On the night between November 22 and 23, 2018, the French army attacked JNIM positions near Farimaké. The French government announced the neutralization of thirty jihadists, including the possible death of Koufa. The Malian ministry of defense confirmed Koufa's death the next day, stating he was seriously injured during the attack and died a few hours afterwards in the Wagadou Forest. Malian Prime Minister Soumeylou Boubèye Maïga stated on November 29 that Koufa's body was not in the hands of Malian authorities. French Defence Minister Florence Parly confirmed Koufa's death shortly afterward.

Abdelmalek Droukdel, the leader of Al-Qaeda in the Islamic Maghreb, stated on December 11 that Koufa was still alive, claiming he was neither killed, injured, or even present at the scene of the attack. Droukdel's claims were confirmed on February 28, 2019, when Koufa appeared in a JNIM video denying and mocking the announcement of his death. An undercover agent during the initial battle of Farimake was executed by JNIM that March.

== Post-death allegations ==
In March 2019, Koufa led an attack on Malian forces in Dioura.
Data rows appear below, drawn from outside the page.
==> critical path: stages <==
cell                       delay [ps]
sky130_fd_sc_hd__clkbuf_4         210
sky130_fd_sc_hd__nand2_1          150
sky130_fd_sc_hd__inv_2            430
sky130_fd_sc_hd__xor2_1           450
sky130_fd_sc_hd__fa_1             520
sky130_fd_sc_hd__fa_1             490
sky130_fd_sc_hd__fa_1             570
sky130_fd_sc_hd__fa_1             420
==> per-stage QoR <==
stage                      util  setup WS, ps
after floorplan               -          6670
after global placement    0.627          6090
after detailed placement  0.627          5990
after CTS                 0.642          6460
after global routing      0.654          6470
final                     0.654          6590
Source: an optimization exercise on an open RTL-to-GDS flow (aim: small area). Production flows keep margins and buffers that such runs may drop. RTL that was checked went through simulation tests only; none was proved equivalent to the original. No activity file was given, so power comes from the tool's default toggle rates.

== the reference run ==
// Shift_filter
module Shift_filter
				(
				i_clk,
				i_arst_n,
				i_filter,
				i_fop_fin,
				o_filter
				);
For scale: roughly 570 cells after synthesis, roughly 45 I/O pins.
clock: 7.0 ns
lec_check: 0
abc_area: 1
cap_margin: 0
core_margin: 2
core_utilization: 65
cts_buf_list: sky130_fd_sc_hd__clkbuf_16
cts_cluster_diameter: 60
cts_cluster_size: 36
place_density: 0.8
slew_margin: 0
standard.sh (not shown) runs the stock make flow with config.mk's settings and CLKGATE_MAP_FILE= SYNTH_SCRIPT=/design/flow/synth_recipe.tcl, a recipe that flattens the netlist after the stock synthesis.
==> flow/flow/run.sh <==
#!/bin/bash
# The standard layout (the standard.sh), with two changes to how it is made:
#  - Yosys's ABC step maps with an area-oriented script (flow/abc_area.script)
#    in place of ORFS's abc_area.script, in a copy of ORFS's scripts folder;
#  - the port buffers are plain buf_1 cells.
set -euo pipefail
rm -rf scripts_local
cp -r "$FLOW_HOME/scripts" scripts_local
cp flow/abc_area.script scripts_local/abc_area.script
bash standard.sh "SCRIPTS_DIR=$PWD/scripts_local" \
	"BUFFER_PORTS_ARGS=-buffer_cell sky130_fd_sc_hd__buf_1" finish > standard_flow.log 2>&1
==> flow/flow/abc_area.script <==
&get -n
&st
&dch
&nf -R 1000
&put
Inputs modified between the reference run and the trial run:
Settings: swapping 36 for 20 in CTS_CLUSTER_SIZE; swapping sky130_fd_sc_hd__clkbuf_16 for sky130_fd_sc_hd__clkbuf_8 in CTS_BUF_LIST; swapping 60 for 50 in CTS_CLUSTER_DIAMETER.
[summary]
The final layout from the trial run, which completed every stage, passed the timing, design-rule and antenna checks at the end of the flow.
Per the final summary, the reference run finished and its layout is clean on timing, DRC and antenna.
On clock group share of total power: between the trial run and the reference run, it ends up lower for the trial run.
Delta(minimum period implied by the final worst setup slack, the trial run - the reference run) > 0
Delta (the trial run minus the reference run): global router's overall resource usage moved down; fraction of layout instances using a drive strength above 1 moved up; count of input and output buffers level.
No functional check of the RTL was part of any run of this note.

## job 5928
Shift_filter, a different RTL version from the one above (not shown whole).
For scale: roughly 760 cells after synthesis, ~260 flip-flops, roughly 45 I/O pins, ~8700 um2 of cells after synthesis.
export LEC_CHECK = 0
export ABC_AREA = 1
export CAP_MARGIN = 20
export CORE_MARGIN = 2
export CORE_UTILIZATION = 40
export CTS_BUF_LIST = sky130_fd_sc_hd__clkbuf_4
export SLEW_MARGIN = 20
create_clock -name core_clock -period 7.0 [get_ports {i_clk}]
run.sh (not shown) runs the stock make flow with config.mk's settings and CLKGATE_MAP_FILE= SYNTH_SCRIPT=/design/flow/synth_recipe.tcl, a recipe that flattens the netlist after the stock synthesis.
Stock flow here: none of the scripts above is used.
Job 5928 finished every stage and its layout cleared the timing, design-rule and antenna checks.
Edits applied to the flow inputs when going from job 5928 to job 2826:
# job 5928
export LEC_CHECK = 0
export ABC_AREA = 1
export CAP_MARGIN = 20
export CORE_MARGIN = 2
export CORE_UTILIZATION = 40
export CTS_BUF_LIST = sky130_fd_sc_hd__clkbuf_4
export SLEW_MARGIN = 20
create_clock -name core_clock -period 7.0 [get_ports {i_clk}]
# job 2826
export LEC_CHECK = 0
export ABC_AREA = 1
export CAP_MARGIN = 20
export CORE_MARGIN = 2
export CORE_UTILIZATION = 40
export CTS_BUF_LIST = sky130_fd_sc_hd__clkbuf_16
export CTS_CLUSTER_DIAMETER = 80
export CTS_CLUSTER_SIZE = 30
export SLEW_MARGIN = 20
create_clock -name core_clock -period 7.0 [get_ports {i_clk}]
==> flow/flow/run.sh (new file) <==
#!/bin/bash
# The standard layout (the standard.sh), with two changes to how it is made:
#  - Yosys's ABC step maps with an area-oriented script (flow/abc_area.script)
#    in place of ORFS's abc_area.script, in a copy of ORFS's scripts folder;
#  - the port buffers are plain buf_1 cells.
set -euo pipefail
rm -rf scripts_local
cp -r "$FLOW_HOME/scripts" scripts_local
cp flow/abc_area.script scripts_local/abc_area.script
bash standard.sh "SCRIPTS_DIR=$PWD/scripts_local" \
	"BUFFER_PORTS_ARGS=-buffer_cell sky130_fd_sc_hd__buf_1" finish > standard_flow.log 2>&1
==> flow/flow/abc_area.script (new file) <==
&get -n
&st
&dch
&nf -R 1000
&put
==> flow/standard.sh (new file) <==
#!/bin/bash
# synth_recipe.tcl (not shown) runs the flow's synth.tcl, then flattens the netlist and writes it again
# the make line also repeats each setting of config.mk as NAME=value (left out here)
make -C /OpenROAD-flow-scripts/flow DESIGN_CONFIG=/design/flow/config.mk WORK_HOME=/design/flow/orfs CLKGATE_MAP_FILE= SYNTH_SCRIPT=/design/flow/synth_recipe.tcl "${@:-finish}"
removed: flow/run.sh
Findings:
Job 5928 consumes more power than job 2826.
Against job 5928 as the reference, job 2826 delivers a higher worst hold margin.
Cell with the biggest individual delay on the critical path: sky130_fd_sc_hd__fa_1 -> job 5928, sky130_fd_sc_hd__a21oi_1 -> job 2826
Diff job 5928 and job 2826: critical-path maximum fanout lower in job 2826
Relative to job 5928, the sequential share of layout area of job 2826 is higher by 5.0 points.
Route | job 2826 vs job 5928 | wire longer in job 2826
Final critical-path required period, job 5928 and job 2826: smaller value in job 5928
Per the comparison of job 2826 with job 5928, delay of the slowest cell on the worst path up 0.02 ns, transition time of the tightest slew-check pin up 0.20 ns, fraction of the core area covered by cells at the end of the flow down 2.3 points, setup slack down 0.29 ns, die boundary width down 3.5 um.
> inputs changed (job 2826 -> job 764)
# job 2826
export LEC_CHECK = 0
export ABC_AREA = 1
export CAP_MARGIN = 20
export CORE_MARGIN = 2
export CORE_UTILIZATION = 40
export CTS_BUF_LIST = sky130_fd_sc_hd__clkbuf_16
export CTS_CLUSTER_DIAMETER = 80
export CTS_CLUSTER_SIZE = 30
export SLEW_MARGIN = 20
create_clock -name core_clock -period 7.0 [get_ports {i_clk}]
# job 764
export LEC_CHECK = 0
export ABC_AREA = 1
export CAP_MARGIN = 20
export CORE_MARGIN = 2
export CORE_UTILIZATION = 40
export SLEW_MARGIN = 20
create_clock -name core_clock -period 7.0 [get_ports {i_clk}]
==> flow/run.sh (new file) <==
#!/bin/bash
# synth_recipe.tcl (not shown) runs the flow's synth.tcl, then flattens the netlist and writes it again
# the make line also repeats each setting of config.mk as NAME=value (left out here)
make -C /OpenROAD-flow-scripts/flow DESIGN_CONFIG=/design/flow/config.mk WORK_HOME=/design/flow/orfs CLKGATE_MAP_FILE= SYNTH_SCRIPT=/design/flow/synth_recipe.tcl finish
removed: flow/flow/run.sh
removed: flow/flow/abc_area.script
removed: flow/standard.sh
[summary]
Final instance area (job 764 vs. job 2826) increases by a little under 10%
Clock transition at the registers of the reported paths: lower on job 764
Where power after layout is concerned, job 2826 is better than job 764.
Job 764 vs. job 2826: global-route usage now sits lower; signal arrival time at the worst endpoint now sits lower.
> inputs changed (job 764 -> job 6167)
# job 764
export LEC_CHECK = 0
export ABC_AREA = 1
export CAP_MARGIN = 20
export CORE_MARGIN = 2
export CORE_UTILIZATION = 40
export SLEW_MARGIN = 20
create_clock -name core_clock -period 7.0 [get_ports {i_clk}]
# job 6167
export LEC_CHECK = 0
export ABC_AREA = 1
export CAP_MARGIN = 20
export CORE_MARGIN = 2
export CORE_UTILIZATION = 40
export CTS_BUF_LIST = sky130_fd_sc_hd__clkbuf_16
export CTS_CLUSTER_DIAMETER = 80
export CTS_CLUSTER_SIZE = 30
export SLEW_MARGIN = 20
create_clock -name core_clock -period 7.0 [get_ports {i_clk}]
==> run summary <==
Number of vias per cell delta for job 6167 relative to job 764: about 0.34% lower
In the flow results for job 764 and job 6167, the final cell area excluding filler cells is larger on job 764.
Slew at the pin with the worst max-slew slack came out lower on job 6167 than on job 764.
Flip-flop and latch area: job 6167 vs job 764 identical
In terms of met1 layer usage reported by global route, job 6167 and job 764 differ only marginally.
Job 6167 against job 764; global-route wire length before repair is down by a few percent.
Count of buffer and inverter cells on the critical path: job 6167 vs job 764 identical
Side by side, met3 track demand over resource in global routing turned out lower in job 6167 than in job 764.
Function was not checked in any run of this note: the RTL went through the layout flow alone.

## garnet
Another version of the RTL of Shift_filter (not shown whole).
For scale: about 540 cells after synthesis, ~45 I/O pins, ~8100 um2 of cells after synthesis.
==> flow/config.mk <==
export PLATFORM = sky130hd
export DESIGN_NAME = Shift_filter
export DESIGN_NICKNAME = Shift_filter
export VERILOG_FILES = /design/flow/design.v
export SDC_FILE = /design/flow/constraint.sdc
export NUM_CORES = 4
export LEC_CHECK = 0
export ABC_AREA = 1
export CAP_MARGIN = 0
export CORE_MARGIN = 2
export CORE_UTILIZATION = 65
export PLACE_DENSITY = 0.8
export SLEW_MARGIN = 0
==> flow/constraint.sdc <==
create_clock -name core_clock -period 7.0 [get_ports {i_clk}]
set_input_delay 1.4000 -clock core_clock [delete_from_list [all_inputs] [get_ports {i_clk}]]
set_output_delay 1.4000 -clock core_clock [all_outputs]
set_load 0.01 [all_outputs]
standard.sh (not shown) runs the stock make flow with config.mk's settings and CLKGATE_MAP_FILE= SYNTH_SCRIPT=/design/flow/synth_recipe.tcl, a recipe that flattens the netlist after the stock synthesis.
==> flow/flow/run.sh <==
#!/bin/bash
# The standard layout (the standard.sh), with these changes to how it is made:
#  - Yosys's ABC step maps with an area-oriented script (flow/abc_area.script)
#    in place of ORFS's abc_area.script, in a copy of ORFS's scripts folder;
#  - in that copy, right after the full adders are mapped, flow/fa_polarity.py
#    picks for each full adder the polarity (a full adder is self-dual) that
#    leaves the fewest inverters between adders and flip-flops;
#  - the port buffers are plain buf_1 cells;
#  - clock tree synthesis runs with the options in flow/cts_args.
set -euo pipefail
rm -rf scripts_local
cp -r "$FLOW_HOME/scripts" scripts_local
cp flow/abc_area.script scripts_local/abc_area.script
python3 - scripts_local/synth.tcl <<'PY'
import sys
p = sys.argv[1]
s = open(p).read()
anchor = "# Technology mapping of latches"
hook = """# Full adders in the cheaper of their two polarities (flow/fa_polarity.py)
write_json $::env(RESULTS_DIR)/fa_polarity_in.json
puts [exec python3 $::env(FA_POLARITY_PY) $::env(RESULTS_DIR)/fa_polarity_in.json $::env(RESULTS_DIR)/fa_polarity_out.json]
design -reset
read_json $::env(RESULTS_DIR)/fa_polarity_out.json
hierarchy -top $::env(DESIGN_NAME)
opt_clean

"""
assert s.count(anchor) == 1
open(p, "w").write(s.replace(anchor, hook + anchor))
PY
export FA_POLARITY_PY="$PWD/flow/fa_polarity.py"
bash standard.sh "SCRIPTS_DIR=$PWD/scripts_local" \
	"BUFFER_PORTS_ARGS=-buffer_cell sky130_fd_sc_hd__buf_1" \
	"CTS_ARGS=$(cat flow/cts_args)" finish > standard_flow.log 2>&1
==> flow/flow/cts_args <==
-sink_clustering_enable -repair_clock_nets -sink_clustering_size 30 -sink_clustering_max_diameter 80 -buf_list sky130_fd_sc_hd__clkbuf_16 -dont_use_dummy_load
Other scripts of this flow, unchanged in this note and not shown: flow/flow/abc_area.script, flow/flow/fa_polarity.py
The inputs of willow differ from those of garnet as listed below.
==> flow/flow/cts_args <==
-sink_clustering_enable -repair_clock_nets -sink_clustering_size 40 -sink_clustering_max_diameter 60 -buf_list sky130_fd_sc_hd__clkbuf_16 -dont_use_dummy_load
Findings:
Endpoint required time on the critical path | willow below garnet
Summary of willow over garnet: top achievable clock speed about even; count of clock buffers in the final design rose 2.

what the ideal ports hide:
No port has a modelled driver above. Below, the same layouts with a new extraction and two added sets of constraints.
Step 1: set_driving_cell puts a clkbuf_16 on i_clk and a buf_2 on each other input, an assumption about the parent block.
Step 2 moves the port delays by t, midway between the first and last clock arrival at a register: inputs arrive t later, outputs are due t later. That takes back most of the time a late clock gives input paths.
a / b / c = ideal / step 1 / step 2; a / b = the first two.
run | t, ns | setup WS [ns] | worst setup path after step 2
the reference run | 0.517 | 0.751 / 0.751 / 0.751 | register to register
the trial run | 0.549 | 0.713 / 0.713 / 0.713 | register to register
job 5928 | 0.701 | 0.889 / 0.889 / 0.889 | register to register
job 2826 | 0.506 | 0.595 / 0.595 / 0.595 | register to register
job 764 | 0.546 | 0.849 / 0.849 / 0.849 | register to register
job 6167 | 0.524 | 0.863 / 0.863 / 0.863 | register to register
garnet | 0.494 | 0.612 / 0.612 / 0.612 | register to register
willow | 0.500 | 0.609 / 0.609 / 0.609 | register to register
After both steps setup and hold are still met in every run listed.
This is an optimization exercise on Yosys and OpenROAD, whose aim is small area, a short achievable clock period and few clock cycles per item, not a production implementation.
In this exercise RTL edits were held to simulation tests only and were not proved equivalent to the original.
Power is estimated from default activity; no workload was simulated.

==> run Z <==
==> flow/design.v <==
`timescale 1 ns / 1 ps
module subFloat64Sigs (
        ap_clk,
        ap_rst,
        ap_start,
        ap_done,
        ap_idle,
        ap_ready,
        a,
        b,
        zSign,
        ap_return
);
input   ap_clk;
input   ap_rst;
input   ap_start;
output   ap_done;
output   ap_idle;
output   ap_ready;
input  [63:0] a;
input  [63:0] b;
input  [0:0] zSign;
output  [63:0] ap_return;
integer k;
reg slow;
reg [54:2] Zreg;
reg [10:0] eXreg;
reg negReg;
wire [10:0] ea = a[62:52];
wire [10:0] eb = b[62:52];
wire [51:0] fa = a[51:0];
wire [51:0] fb = b[51:0];
wire aMax = &ea;
wire bMax = &eb;
wire aFz  = ~|fa;
wire bFz  = ~|fb;
wire aNaN = aMax & ~aFz;
wire bNaN = bMax & ~bFz;
wire aSNaN = aNaN & ~fa[51];
wire bSNaN = bNaN & ~fb[51];
wire aInf = aMax & aFz;
wire bInf = bMax & bFz;
reg [63:0] special;
always @(*) begin
    if (bSNaN | (bNaN & ~aSNaN))
        special = b | 64'h0008_0000_0000_0000;
    else if (aNaN)
        special = a | 64'h0008_0000_0000_0000;
    else if (aInf & bInf)
        special = 64'h7FFF_FFFF_FFFF_FFFF;
    else if (aInf)
        special = a;
    else
        special = {~zSign, 11'h7FF, 52'd0};
end
wire isSpecial = aMax | bMax;
wire za = ~|ea;
wire zb = ~|eb;
wire [10:0] eaE = {ea[10:1], ea[0] | za};
wire [10:0] ebE = {eb[10:1], eb[0] | zb};
wire [52:0] mA = {~za, fa};
wire [52:0] mB = {~zb, fb};
wire [11:0] dab = {1'b0, ea} - {1'b0, eb};
wire [11:0] dba = {1'b0, eb} - {1'b0, ea};
wire [10:0] dAbs = dab[11] ? dba[10:0] : dab[10:0];
wire swap = dab[11];
wire [52:0] mX = swap ? mB : mA;
wire [10:0] eX = swap ? ebE : eaE;
wire eXis1 = eX == 11'd1;
wire [55:0] Zfull = {1'b0, Zreg, 2'b00};
wire [10:0] limN = eXreg - 11'd1;
reg  [55:0] Zl;
always @(*) begin
    for (k = 0; k < 56; k = k + 1)
        Zl[k] = Zfull[k] | (limN == 55 - k);
end
wire [63:0] lzIn = {Zl, 8'hFF};
wire [127:0] LV;                  
wire [64*6-1:0] LC;               
assign LV[63:0] = lzIn;
genvar q, r;
generate
    for (q = 1; q <= 6; q = q + 1) begin : lzl
        for (r = 0; r < (64 >> q); r = r + 1) begin : lzg
            localparam integer VI = 128 - (128 >> (q - 1));    
            localparam integer VO = 128 - (128 >> q);          
            wire vh = LV[VI + 2*r + 1];
            wire vl = LV[VI + 2*r];
            assign LV[VO + r] = vh | vl;
            if (q == 1) begin : first
                assign LC[r] = ~vh;
            end else begin : later
                wire [q-2:0] ch = LC[64*(q-2) + (2*r+1)*(q-1) +: (q-1)];
                wire [q-2:0] cl = LC[64*(q-2) + (2*r)*(q-1) +: (q-1)];
                assign LC[64*(q-1) + r*q +: q] = vh ? {1'b0, ch} : {1'b1, cl};
            end
        end
    end
endgenerate
wire [5:0] sN = LC[64*5 +: 6];
wire zX = swap ? zb : za;
wire zY = swap ? za : zb;
wire [51:0] fY = swap ? fa : fb;
wire [55:0] YwF = (zY & ~zX) ? {fY, 4'b0000} : {~zY, fY, 3'b000};
reg  [55:0] YwS;
always @(*) begin
    for (k = 0; k < 56; k = k + 1)
        YwS[k] = Zfull[55 - k];
end
wire [55:0] Yw = slow ? YwS : YwF;
wire bigSh = ~slow & (|dAbs[10:6]);
wire [5:0] sh = slow ? sN : dAbs[5:0];
wire [56*7-1:0] ST;
wire [5:0] SO;
assign ST[55:0] = Yw;
genvar m;
generate
    for (m = 0; m < 6; m = m + 1) begin : shs
        assign ST[(m+1)*56 +: 56] = sh[m] ? (ST[m*56 +: 56] >> (1 << m)) : ST[m*56 +: 56];
        assign SO[m] = sh[m] & (|ST[m*56 +: (1 << m)]);
    end
endgenerate
wire [55:0] Ys = bigSh ? 56'd0 : ST[6*56 +: 56];
wire yNZ = swap ? ~(za & aFz) : ~(zb & bFz);
wire sticky = ~slow & (bigSh ? yNZ : (|SO));
wire [55:0] Yal = {Ys[55:1], Ys[0] | sticky};
wire [52:0] Yhi = Yal[55:3];
wire [2:0]  Ylo = Yal[2:0];
wire [52:0] pg = ~(mX ^ Yhi);
wire [52:0] gg = mX & ~Yhi;
wire [53*7-1:0] GK;
wire [53*7-1:0] PK;
assign GK[52:0] = gg;
assign PK[52:0] = pg;
genvar l, i;
generate
    for (l = 0; l < 6; l = l + 1) begin : lv
        for (i = 0; i < 53; i = i + 1) begin : bt
            if ((i >> l) & 1) begin : cmb
                localparam integer J = ((i >> l) << l) - 1;
                assign GK[(l+1)*53+i] = GK[l*53+i] | (PK[l*53+i] & GK[l*53+J]);
                assign PK[(l+1)*53+i] = PK[l*53+i] & PK[l*53+J];
            end else begin : pas
                assign GK[(l+1)*53+i] = GK[l*53+i];
                assign PK[(l+1)*53+i] = PK[l*53+i];
            end
        end
    end
endgenerate
wire [52:0] Gp = GK[6*53 +: 53];
wire [52:0] Pp = PK[6*53 +: 53];
wire [52:0] S  = pg ^ {Gp[51:0], 1'b0};
wire [52:0] S1 = pg ^ {Gp[51:0] | Pp[51:0], 1'b1};
wire cout1 = Gp[52] | Pp[52];
wire nz = |Ylo;
wire [2:0] L = 3'd0 - Ylo;             
wire hi  = nz ? S[52] : S1[52];        
wire u51 = nz ? S[51] : S1[51];        
wire incH = L[2] & (L[1] | L[0] | S[0]);
wire selH = ~nz | incH;
wire incL = L[1] & (L[0] | L[2]);
wire selL = ~nz | (L[2] & incL);
wire ovL = selL & S1[52];
wire [10:0] eXm1 = eX - 11'd1;
wire selU = hi ? selH : selL;
wire [51:0] U = selU ? S1[51:0] : S[51:0];
wire [51:0] fracF = hi ? U : {U[50:0], nz & (L[2] ^ incL)};
wire [10:0] expF = (hi | ovL) ? eX : eXm1;
wire neg = ~nz & ~cout1;
reg  [55:0] N;
always @(*) begin
    for (k = 0; k < 56; k = k + 1)
        N[k] = Ys[55 - k];
end
wire [10:0] eNs = eXreg - {5'd0, sN};
wire [62:0] resSlow = {N[55] ? eNs : 11'd0, N[54:3]};
wire zeroZ = ~|Zreg;
wire fastOK = isSpecial | (~neg & (hi | (u51 & ~eXis1)));
wire ovr = isSpecial | slow;
wire [62:0] ovrVal = isSpecial ? special[62:0] : resSlow;
assign ap_return[63] = isSpecial ? special[63] : (~(slow & zeroZ) & (zSign ^ swap ^ (slow & negReg)));
assign ap_return[62:0] = ovr ? ovrVal : {expF, fracF};
assign ap_ready = ap_start & (slow | fastOK);
assign ap_idle  = ~ap_start;
assign ap_done  = ap_ready | ap_idle;
always @(posedge ap_clk) begin
    if (ap_rst == 1'b1)
        slow <= 1'b0;
    else
        slow <= ap_start & ~slow & ~fastOK;
end
always @(posedge ap_clk) begin
    Zreg <= {(neg ? ~S[51:0] : (nz ? S[51:0] : S1[51:0])), L[2]};
    negReg <= neg;
    eXreg <= eX;
end
endmodule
That November, he was sanctioned by the United States for his activities in Katiba Macina and JNIM. This was followed up with United Nations sanctions in 2020.

In late 2019, the defection of Katiba Macina fighters to the Islamic State in the Greater Sahara increased tensions between the two groups. The defectors accused Koufa of being subservient to Ghaly, and not distributing spoils of war equally. These tensions culminated in a war between JNIM and ISGS, with violent fighting taking place in Mopti Region. On May 7, 2020, the Islamic State's propaganda branch Al-Naba accused Koufa and Ghaly of being apostates for negotiating with the Malian government.

The Malian government announced continued dialogue with Koufa and Ghaly in 2021, which was still continuing in 2023.

Koufa denounced the Malian Army's massacres of over two hundred people in Moura in March 2022, claiming only thirty jihadists were present in the town at the time of the massacre. In the same statement, Koufa claimed that JNIM did not kill anybody in the Diallassagou massacre that June.